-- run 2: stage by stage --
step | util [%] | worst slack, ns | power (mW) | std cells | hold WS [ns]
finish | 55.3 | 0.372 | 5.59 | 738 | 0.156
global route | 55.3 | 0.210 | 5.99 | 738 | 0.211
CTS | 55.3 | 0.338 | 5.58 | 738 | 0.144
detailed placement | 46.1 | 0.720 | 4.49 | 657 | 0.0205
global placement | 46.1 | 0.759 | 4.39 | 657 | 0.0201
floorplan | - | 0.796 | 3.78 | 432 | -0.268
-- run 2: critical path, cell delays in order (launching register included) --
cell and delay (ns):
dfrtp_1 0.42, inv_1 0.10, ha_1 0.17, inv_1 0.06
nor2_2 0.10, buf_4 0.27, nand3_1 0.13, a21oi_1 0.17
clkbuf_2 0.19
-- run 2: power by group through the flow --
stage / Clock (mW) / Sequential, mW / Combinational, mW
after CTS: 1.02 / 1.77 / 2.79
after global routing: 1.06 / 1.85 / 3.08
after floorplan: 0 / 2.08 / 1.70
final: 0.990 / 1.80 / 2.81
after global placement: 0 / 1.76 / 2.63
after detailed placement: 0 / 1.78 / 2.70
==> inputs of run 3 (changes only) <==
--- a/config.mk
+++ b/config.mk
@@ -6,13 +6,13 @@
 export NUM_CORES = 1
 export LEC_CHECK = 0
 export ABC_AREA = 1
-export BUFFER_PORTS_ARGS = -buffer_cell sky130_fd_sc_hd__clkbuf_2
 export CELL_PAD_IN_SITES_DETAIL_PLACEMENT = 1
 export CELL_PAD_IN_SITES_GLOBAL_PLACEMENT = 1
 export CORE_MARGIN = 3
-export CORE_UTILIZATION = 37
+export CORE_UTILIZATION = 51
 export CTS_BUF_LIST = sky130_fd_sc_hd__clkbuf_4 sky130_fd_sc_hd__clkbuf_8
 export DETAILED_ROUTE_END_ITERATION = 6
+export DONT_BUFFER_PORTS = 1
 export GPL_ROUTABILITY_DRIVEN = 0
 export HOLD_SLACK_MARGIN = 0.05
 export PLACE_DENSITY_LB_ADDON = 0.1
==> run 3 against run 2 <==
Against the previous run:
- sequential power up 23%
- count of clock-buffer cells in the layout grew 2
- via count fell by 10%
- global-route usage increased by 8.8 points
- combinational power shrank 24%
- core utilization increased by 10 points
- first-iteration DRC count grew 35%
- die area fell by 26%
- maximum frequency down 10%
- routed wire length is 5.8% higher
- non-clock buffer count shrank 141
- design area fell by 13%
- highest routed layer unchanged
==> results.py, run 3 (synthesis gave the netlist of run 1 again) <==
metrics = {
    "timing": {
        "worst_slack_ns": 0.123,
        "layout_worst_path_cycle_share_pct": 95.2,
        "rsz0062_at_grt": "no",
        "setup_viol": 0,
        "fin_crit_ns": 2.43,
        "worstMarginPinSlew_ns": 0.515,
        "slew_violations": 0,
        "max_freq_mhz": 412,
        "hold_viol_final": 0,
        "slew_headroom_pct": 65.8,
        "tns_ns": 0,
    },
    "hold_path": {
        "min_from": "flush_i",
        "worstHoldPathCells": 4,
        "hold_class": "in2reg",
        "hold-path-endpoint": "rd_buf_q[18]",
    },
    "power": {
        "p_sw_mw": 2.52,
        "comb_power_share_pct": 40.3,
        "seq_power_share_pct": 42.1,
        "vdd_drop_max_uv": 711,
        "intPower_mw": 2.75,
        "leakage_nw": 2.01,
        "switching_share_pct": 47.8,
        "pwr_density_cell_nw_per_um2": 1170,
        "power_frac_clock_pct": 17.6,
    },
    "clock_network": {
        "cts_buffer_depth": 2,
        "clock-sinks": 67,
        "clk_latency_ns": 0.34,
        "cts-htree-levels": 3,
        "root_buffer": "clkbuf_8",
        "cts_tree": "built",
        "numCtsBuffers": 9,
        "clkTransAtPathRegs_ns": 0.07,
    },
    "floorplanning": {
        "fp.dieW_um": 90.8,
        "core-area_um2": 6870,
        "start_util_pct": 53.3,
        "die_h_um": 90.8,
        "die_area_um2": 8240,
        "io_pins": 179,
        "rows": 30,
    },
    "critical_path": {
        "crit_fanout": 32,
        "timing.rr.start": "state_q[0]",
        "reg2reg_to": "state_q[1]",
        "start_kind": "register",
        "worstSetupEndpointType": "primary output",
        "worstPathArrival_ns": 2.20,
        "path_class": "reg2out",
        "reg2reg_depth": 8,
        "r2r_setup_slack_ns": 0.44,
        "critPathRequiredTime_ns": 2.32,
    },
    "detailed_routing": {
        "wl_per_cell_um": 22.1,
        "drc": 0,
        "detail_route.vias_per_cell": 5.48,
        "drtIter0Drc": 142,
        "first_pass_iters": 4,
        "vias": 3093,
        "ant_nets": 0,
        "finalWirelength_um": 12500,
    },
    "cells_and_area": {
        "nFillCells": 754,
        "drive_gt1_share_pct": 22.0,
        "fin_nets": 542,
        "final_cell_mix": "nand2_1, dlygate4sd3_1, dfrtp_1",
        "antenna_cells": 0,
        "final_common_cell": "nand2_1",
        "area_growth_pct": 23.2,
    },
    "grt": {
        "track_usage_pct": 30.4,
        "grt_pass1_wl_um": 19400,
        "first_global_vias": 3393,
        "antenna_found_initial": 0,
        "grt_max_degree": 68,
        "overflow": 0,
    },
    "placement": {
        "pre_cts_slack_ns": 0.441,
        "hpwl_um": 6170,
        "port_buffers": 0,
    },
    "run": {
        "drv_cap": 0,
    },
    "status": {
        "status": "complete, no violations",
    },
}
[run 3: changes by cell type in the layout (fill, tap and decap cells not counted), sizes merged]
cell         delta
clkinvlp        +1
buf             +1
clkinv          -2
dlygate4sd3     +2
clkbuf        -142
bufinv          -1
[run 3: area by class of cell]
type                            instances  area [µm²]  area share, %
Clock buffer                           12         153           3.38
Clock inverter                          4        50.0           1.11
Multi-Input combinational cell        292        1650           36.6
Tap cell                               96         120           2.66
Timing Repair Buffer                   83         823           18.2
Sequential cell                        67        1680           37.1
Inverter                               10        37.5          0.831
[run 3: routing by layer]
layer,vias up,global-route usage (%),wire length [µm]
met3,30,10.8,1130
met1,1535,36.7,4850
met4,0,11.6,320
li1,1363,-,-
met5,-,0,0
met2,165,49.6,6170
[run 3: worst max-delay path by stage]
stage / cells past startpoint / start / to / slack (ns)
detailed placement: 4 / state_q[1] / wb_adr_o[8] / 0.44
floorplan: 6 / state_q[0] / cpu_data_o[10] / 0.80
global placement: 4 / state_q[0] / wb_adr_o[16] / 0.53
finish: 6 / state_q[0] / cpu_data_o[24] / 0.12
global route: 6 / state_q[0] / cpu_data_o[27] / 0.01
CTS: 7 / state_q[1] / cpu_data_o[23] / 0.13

______

What is needed is each line from the records with the word "shrank" in it.

### [Problem solution]
- combinational power shrank 24%
- non-clock buffer count shrank 141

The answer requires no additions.